**INFORMATION GIVEN**
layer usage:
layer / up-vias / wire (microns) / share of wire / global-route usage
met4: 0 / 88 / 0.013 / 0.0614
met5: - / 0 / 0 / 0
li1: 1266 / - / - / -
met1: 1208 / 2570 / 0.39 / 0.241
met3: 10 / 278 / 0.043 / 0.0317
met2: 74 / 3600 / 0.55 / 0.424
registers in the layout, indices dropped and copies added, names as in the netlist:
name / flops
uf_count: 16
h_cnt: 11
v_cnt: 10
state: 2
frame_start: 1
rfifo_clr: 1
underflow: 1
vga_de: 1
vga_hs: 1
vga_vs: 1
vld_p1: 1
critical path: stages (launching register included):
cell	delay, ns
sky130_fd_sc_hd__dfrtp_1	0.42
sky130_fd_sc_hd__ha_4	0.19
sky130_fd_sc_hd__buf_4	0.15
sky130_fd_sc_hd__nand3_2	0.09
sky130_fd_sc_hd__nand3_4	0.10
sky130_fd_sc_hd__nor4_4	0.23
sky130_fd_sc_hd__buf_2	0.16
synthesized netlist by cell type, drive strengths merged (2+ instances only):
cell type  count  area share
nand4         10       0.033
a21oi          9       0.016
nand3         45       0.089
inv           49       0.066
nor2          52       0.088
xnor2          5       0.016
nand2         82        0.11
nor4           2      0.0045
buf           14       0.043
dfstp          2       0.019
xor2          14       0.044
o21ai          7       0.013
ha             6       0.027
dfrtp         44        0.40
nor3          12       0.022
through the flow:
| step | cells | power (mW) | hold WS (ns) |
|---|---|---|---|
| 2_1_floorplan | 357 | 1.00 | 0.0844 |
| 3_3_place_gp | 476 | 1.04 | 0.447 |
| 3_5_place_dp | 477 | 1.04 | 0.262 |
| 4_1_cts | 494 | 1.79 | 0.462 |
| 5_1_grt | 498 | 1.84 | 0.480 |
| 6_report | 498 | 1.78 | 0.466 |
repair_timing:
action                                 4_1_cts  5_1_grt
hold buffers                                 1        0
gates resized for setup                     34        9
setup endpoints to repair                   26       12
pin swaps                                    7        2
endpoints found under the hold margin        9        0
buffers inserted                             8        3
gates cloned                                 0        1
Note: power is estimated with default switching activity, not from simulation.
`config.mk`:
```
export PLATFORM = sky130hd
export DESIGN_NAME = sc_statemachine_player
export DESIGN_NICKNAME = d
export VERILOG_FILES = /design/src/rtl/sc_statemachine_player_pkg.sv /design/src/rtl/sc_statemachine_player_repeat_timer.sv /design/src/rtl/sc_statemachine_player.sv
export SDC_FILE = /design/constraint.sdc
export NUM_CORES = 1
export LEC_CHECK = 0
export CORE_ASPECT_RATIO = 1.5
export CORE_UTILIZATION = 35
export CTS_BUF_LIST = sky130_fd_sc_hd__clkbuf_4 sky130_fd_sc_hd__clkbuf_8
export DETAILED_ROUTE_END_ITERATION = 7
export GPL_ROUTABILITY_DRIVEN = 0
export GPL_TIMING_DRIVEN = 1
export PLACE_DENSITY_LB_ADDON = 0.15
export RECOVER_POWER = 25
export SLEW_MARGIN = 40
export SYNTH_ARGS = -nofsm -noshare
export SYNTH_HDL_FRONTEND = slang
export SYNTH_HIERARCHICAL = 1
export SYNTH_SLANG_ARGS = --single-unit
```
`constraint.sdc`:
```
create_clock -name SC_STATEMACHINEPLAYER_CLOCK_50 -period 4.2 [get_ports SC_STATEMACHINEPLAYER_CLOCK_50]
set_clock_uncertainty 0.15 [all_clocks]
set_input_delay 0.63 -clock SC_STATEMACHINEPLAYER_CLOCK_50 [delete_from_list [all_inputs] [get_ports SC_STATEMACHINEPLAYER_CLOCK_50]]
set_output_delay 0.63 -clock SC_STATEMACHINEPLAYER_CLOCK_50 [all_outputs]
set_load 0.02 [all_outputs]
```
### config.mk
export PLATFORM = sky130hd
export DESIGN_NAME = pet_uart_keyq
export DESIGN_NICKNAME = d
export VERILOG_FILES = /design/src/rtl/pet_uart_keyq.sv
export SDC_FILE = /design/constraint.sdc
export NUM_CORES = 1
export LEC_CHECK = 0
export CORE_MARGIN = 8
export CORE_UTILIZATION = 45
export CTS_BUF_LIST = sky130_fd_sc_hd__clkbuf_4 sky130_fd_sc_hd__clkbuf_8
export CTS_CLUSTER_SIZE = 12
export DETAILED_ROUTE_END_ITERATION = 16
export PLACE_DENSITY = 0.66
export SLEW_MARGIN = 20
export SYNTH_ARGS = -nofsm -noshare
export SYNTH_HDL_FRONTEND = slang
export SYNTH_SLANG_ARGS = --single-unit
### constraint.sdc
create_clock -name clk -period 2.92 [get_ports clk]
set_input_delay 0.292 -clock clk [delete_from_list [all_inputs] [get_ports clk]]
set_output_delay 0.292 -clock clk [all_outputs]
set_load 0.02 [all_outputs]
---
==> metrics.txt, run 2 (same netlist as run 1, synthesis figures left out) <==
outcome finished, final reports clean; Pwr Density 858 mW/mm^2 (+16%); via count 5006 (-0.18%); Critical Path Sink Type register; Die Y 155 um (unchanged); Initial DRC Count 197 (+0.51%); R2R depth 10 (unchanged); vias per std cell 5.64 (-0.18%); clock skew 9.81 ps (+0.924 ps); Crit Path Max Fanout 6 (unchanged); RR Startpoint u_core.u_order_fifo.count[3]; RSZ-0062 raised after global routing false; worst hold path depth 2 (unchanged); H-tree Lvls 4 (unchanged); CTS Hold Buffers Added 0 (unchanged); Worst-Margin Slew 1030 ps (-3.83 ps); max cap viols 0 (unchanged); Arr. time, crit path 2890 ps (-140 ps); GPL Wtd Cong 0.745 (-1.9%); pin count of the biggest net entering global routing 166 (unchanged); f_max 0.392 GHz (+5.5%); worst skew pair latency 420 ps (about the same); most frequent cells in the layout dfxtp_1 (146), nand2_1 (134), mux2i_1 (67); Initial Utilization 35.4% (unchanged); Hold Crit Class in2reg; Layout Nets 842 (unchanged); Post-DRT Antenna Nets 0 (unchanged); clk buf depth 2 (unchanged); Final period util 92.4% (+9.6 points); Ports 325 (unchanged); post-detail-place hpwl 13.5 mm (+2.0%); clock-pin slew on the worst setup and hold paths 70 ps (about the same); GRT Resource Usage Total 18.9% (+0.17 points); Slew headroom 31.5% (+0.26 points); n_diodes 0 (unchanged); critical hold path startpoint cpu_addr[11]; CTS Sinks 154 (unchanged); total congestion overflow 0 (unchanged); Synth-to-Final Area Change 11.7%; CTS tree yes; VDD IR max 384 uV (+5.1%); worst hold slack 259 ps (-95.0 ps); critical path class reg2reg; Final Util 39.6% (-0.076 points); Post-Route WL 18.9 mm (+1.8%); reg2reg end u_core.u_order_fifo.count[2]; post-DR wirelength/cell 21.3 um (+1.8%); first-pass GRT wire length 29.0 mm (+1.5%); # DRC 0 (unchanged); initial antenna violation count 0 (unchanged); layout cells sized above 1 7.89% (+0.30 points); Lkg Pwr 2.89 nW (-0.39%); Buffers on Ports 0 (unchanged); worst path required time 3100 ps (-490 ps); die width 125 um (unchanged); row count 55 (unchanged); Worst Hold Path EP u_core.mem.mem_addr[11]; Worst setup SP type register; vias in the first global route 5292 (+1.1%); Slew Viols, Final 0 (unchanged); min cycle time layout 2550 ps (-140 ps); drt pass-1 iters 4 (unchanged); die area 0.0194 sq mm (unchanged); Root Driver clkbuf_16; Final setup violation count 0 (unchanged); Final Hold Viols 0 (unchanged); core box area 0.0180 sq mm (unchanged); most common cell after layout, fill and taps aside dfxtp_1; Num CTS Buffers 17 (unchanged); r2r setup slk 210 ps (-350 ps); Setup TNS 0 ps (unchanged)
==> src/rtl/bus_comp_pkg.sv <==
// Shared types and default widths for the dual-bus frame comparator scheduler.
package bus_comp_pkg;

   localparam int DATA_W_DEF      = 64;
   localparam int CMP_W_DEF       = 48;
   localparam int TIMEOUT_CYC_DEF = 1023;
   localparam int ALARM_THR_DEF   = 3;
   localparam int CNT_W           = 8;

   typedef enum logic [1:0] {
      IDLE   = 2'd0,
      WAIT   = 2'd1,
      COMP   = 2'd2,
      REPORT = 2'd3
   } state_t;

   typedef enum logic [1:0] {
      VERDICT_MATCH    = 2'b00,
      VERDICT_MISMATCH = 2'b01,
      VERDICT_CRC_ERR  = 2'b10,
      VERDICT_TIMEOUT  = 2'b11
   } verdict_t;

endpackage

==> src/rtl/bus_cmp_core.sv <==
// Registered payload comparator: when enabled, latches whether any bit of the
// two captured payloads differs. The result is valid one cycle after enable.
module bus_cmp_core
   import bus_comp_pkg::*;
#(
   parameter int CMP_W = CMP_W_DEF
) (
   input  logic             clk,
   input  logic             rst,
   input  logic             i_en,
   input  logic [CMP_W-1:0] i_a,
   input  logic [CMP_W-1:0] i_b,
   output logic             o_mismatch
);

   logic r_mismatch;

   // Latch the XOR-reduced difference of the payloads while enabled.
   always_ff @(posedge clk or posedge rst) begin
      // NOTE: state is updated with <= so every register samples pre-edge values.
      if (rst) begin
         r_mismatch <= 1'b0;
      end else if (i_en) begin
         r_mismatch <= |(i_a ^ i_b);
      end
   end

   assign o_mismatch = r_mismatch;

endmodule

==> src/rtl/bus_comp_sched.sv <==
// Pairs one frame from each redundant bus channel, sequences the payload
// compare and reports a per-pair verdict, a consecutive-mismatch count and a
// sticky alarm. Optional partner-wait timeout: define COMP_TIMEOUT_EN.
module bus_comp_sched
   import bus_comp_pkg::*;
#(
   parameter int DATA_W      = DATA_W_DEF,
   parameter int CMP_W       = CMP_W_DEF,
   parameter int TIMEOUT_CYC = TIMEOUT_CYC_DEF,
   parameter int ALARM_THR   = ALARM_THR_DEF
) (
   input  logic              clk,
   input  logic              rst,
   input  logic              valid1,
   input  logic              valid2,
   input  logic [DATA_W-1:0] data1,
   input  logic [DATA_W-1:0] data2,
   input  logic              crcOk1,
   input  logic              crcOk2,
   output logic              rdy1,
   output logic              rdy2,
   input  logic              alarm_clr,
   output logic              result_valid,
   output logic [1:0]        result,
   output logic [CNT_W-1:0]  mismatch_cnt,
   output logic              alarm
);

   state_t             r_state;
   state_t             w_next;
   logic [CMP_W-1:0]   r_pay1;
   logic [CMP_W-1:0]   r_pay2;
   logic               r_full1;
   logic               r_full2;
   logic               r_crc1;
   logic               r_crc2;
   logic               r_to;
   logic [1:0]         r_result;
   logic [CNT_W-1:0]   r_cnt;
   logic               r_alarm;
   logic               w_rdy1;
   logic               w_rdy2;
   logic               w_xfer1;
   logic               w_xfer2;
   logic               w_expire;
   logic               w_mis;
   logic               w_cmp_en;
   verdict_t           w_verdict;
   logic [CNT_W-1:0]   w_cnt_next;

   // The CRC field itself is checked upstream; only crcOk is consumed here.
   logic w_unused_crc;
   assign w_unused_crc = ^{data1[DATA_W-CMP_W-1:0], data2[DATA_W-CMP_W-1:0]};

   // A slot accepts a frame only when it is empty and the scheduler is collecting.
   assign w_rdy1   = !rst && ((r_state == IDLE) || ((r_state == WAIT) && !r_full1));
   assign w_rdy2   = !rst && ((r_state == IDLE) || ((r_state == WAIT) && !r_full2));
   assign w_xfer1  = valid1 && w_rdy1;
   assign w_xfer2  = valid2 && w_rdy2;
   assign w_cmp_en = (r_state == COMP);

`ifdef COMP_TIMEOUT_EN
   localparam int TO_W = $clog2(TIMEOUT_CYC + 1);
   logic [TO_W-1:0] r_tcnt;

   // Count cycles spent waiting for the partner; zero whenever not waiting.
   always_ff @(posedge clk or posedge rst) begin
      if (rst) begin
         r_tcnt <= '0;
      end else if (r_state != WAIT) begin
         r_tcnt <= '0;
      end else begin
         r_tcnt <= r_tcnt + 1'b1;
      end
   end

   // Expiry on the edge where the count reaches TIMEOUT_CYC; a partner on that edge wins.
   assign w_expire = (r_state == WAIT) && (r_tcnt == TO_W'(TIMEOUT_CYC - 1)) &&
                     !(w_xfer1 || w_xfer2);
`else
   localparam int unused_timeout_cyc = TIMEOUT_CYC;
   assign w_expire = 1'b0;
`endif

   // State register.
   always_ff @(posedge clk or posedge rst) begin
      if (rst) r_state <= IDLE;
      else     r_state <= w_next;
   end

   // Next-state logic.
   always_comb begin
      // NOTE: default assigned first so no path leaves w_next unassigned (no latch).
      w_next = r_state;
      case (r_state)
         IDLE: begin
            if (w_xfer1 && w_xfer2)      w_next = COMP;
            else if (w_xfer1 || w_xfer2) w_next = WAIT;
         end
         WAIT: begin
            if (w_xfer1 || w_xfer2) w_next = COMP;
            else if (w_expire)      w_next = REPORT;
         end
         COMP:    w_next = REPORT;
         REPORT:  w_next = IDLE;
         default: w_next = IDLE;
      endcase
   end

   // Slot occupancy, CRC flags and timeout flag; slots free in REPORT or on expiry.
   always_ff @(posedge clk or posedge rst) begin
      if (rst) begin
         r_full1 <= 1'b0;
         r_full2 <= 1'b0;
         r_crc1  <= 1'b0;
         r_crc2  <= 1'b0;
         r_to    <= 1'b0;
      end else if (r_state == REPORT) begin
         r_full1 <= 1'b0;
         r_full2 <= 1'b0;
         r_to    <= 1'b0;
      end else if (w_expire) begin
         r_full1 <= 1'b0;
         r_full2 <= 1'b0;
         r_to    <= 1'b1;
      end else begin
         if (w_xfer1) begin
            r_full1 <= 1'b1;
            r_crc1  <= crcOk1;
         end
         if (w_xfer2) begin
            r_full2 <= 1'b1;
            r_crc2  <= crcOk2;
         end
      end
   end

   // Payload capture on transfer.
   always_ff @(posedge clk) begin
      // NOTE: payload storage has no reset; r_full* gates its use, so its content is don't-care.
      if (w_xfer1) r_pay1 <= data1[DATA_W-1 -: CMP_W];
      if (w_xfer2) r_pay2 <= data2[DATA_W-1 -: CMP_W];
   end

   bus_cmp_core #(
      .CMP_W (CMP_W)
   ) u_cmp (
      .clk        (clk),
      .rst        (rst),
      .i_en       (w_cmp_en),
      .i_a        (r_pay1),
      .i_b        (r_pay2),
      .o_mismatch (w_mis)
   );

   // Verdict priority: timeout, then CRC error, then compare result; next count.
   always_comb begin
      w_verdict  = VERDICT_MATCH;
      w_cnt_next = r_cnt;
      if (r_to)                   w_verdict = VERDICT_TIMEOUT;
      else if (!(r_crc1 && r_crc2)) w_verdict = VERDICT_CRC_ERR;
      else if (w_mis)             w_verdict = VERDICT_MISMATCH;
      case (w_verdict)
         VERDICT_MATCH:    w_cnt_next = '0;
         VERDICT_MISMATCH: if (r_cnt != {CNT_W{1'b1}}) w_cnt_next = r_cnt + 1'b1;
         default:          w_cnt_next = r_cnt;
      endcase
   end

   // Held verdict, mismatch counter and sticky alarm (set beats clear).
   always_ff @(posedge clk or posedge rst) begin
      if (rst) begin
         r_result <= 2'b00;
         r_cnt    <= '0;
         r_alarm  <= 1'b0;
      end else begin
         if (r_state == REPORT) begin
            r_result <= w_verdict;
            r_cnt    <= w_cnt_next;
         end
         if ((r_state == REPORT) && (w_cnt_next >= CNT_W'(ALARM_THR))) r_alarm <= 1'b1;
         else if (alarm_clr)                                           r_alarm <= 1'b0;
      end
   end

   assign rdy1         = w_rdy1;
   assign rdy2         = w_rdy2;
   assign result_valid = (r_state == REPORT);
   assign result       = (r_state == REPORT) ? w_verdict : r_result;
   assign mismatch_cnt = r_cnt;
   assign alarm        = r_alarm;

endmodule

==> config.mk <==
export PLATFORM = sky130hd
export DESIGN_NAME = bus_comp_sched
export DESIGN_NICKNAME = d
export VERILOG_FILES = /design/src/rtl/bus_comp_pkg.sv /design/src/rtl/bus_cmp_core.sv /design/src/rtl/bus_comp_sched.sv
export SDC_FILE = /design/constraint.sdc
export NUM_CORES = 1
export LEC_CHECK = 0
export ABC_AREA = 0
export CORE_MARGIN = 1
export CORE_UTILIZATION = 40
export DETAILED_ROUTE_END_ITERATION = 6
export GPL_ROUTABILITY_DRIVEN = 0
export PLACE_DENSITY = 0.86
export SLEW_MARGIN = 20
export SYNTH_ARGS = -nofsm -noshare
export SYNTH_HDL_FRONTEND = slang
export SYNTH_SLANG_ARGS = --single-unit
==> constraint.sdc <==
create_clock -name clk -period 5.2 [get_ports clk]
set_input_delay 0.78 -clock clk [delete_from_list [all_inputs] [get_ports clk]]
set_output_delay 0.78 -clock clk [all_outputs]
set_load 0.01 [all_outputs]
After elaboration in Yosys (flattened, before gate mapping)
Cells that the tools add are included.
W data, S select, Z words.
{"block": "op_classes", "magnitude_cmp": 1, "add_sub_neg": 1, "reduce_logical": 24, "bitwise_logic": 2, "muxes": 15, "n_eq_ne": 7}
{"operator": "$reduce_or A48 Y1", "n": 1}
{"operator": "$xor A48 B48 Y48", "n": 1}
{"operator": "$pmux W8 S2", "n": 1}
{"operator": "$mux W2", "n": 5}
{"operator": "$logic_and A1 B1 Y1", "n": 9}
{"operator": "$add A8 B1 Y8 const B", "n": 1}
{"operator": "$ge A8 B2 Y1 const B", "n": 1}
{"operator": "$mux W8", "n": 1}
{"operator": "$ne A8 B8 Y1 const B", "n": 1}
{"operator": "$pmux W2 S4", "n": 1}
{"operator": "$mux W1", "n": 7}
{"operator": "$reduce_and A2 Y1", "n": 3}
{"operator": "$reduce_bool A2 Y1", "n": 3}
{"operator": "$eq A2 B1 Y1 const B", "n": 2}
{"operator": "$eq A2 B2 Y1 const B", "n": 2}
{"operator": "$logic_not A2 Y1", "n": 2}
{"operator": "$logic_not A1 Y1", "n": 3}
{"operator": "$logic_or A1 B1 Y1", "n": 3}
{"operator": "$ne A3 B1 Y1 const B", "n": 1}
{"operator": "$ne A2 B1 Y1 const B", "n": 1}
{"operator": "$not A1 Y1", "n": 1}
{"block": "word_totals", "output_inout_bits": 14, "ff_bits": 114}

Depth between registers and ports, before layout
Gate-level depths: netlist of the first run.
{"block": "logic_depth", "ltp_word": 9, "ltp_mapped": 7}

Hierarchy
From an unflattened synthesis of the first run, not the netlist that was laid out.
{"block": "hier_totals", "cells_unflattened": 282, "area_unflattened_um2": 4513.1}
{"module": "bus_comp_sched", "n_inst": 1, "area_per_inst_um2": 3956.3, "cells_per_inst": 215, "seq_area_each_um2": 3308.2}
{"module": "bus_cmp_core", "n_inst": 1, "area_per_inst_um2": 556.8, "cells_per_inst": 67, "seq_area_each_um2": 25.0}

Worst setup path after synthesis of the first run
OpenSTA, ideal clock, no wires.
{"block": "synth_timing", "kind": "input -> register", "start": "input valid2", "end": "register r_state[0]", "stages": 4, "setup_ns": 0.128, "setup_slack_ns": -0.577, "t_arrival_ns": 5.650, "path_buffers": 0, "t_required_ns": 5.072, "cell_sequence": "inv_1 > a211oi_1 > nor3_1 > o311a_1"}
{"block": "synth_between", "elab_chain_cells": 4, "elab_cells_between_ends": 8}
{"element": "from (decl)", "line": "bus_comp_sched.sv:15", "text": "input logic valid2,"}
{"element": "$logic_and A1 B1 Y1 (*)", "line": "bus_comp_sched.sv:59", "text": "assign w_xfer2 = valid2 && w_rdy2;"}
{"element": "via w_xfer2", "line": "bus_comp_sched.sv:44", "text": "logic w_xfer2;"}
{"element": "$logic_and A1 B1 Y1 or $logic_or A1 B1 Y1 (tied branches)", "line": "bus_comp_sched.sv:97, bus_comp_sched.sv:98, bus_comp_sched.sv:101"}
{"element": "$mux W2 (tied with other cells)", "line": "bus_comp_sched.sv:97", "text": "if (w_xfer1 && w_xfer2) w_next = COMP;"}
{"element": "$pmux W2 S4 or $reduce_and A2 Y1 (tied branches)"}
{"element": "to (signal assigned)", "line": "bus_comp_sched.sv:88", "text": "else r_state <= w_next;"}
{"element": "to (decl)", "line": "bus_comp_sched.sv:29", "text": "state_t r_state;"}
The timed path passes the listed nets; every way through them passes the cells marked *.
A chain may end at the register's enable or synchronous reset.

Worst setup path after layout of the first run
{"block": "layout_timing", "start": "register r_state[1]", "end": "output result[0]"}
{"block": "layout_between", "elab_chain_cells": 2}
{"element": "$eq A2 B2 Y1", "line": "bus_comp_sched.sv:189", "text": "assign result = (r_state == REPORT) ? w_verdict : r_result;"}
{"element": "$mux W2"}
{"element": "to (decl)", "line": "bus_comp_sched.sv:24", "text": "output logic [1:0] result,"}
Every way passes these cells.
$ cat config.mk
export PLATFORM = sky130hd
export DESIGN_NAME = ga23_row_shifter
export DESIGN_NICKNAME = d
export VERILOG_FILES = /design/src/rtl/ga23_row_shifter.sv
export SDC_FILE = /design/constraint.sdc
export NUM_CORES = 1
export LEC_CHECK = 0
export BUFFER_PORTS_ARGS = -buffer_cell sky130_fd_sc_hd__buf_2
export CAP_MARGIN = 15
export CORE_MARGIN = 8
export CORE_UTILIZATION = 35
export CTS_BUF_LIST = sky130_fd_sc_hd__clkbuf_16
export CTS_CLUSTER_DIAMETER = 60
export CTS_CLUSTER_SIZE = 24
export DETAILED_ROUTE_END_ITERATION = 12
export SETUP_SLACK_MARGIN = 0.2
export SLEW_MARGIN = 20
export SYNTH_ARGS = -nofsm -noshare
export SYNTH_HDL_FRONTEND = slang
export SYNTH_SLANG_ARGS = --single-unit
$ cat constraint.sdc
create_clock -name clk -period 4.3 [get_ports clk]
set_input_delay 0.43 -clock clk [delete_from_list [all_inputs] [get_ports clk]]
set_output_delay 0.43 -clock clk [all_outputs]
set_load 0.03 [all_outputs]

**ACTIVITY**
Within the records above, count the lines that contain "endpoints" and give the number with nothing added.

**EXERCISE OUTPUT**
2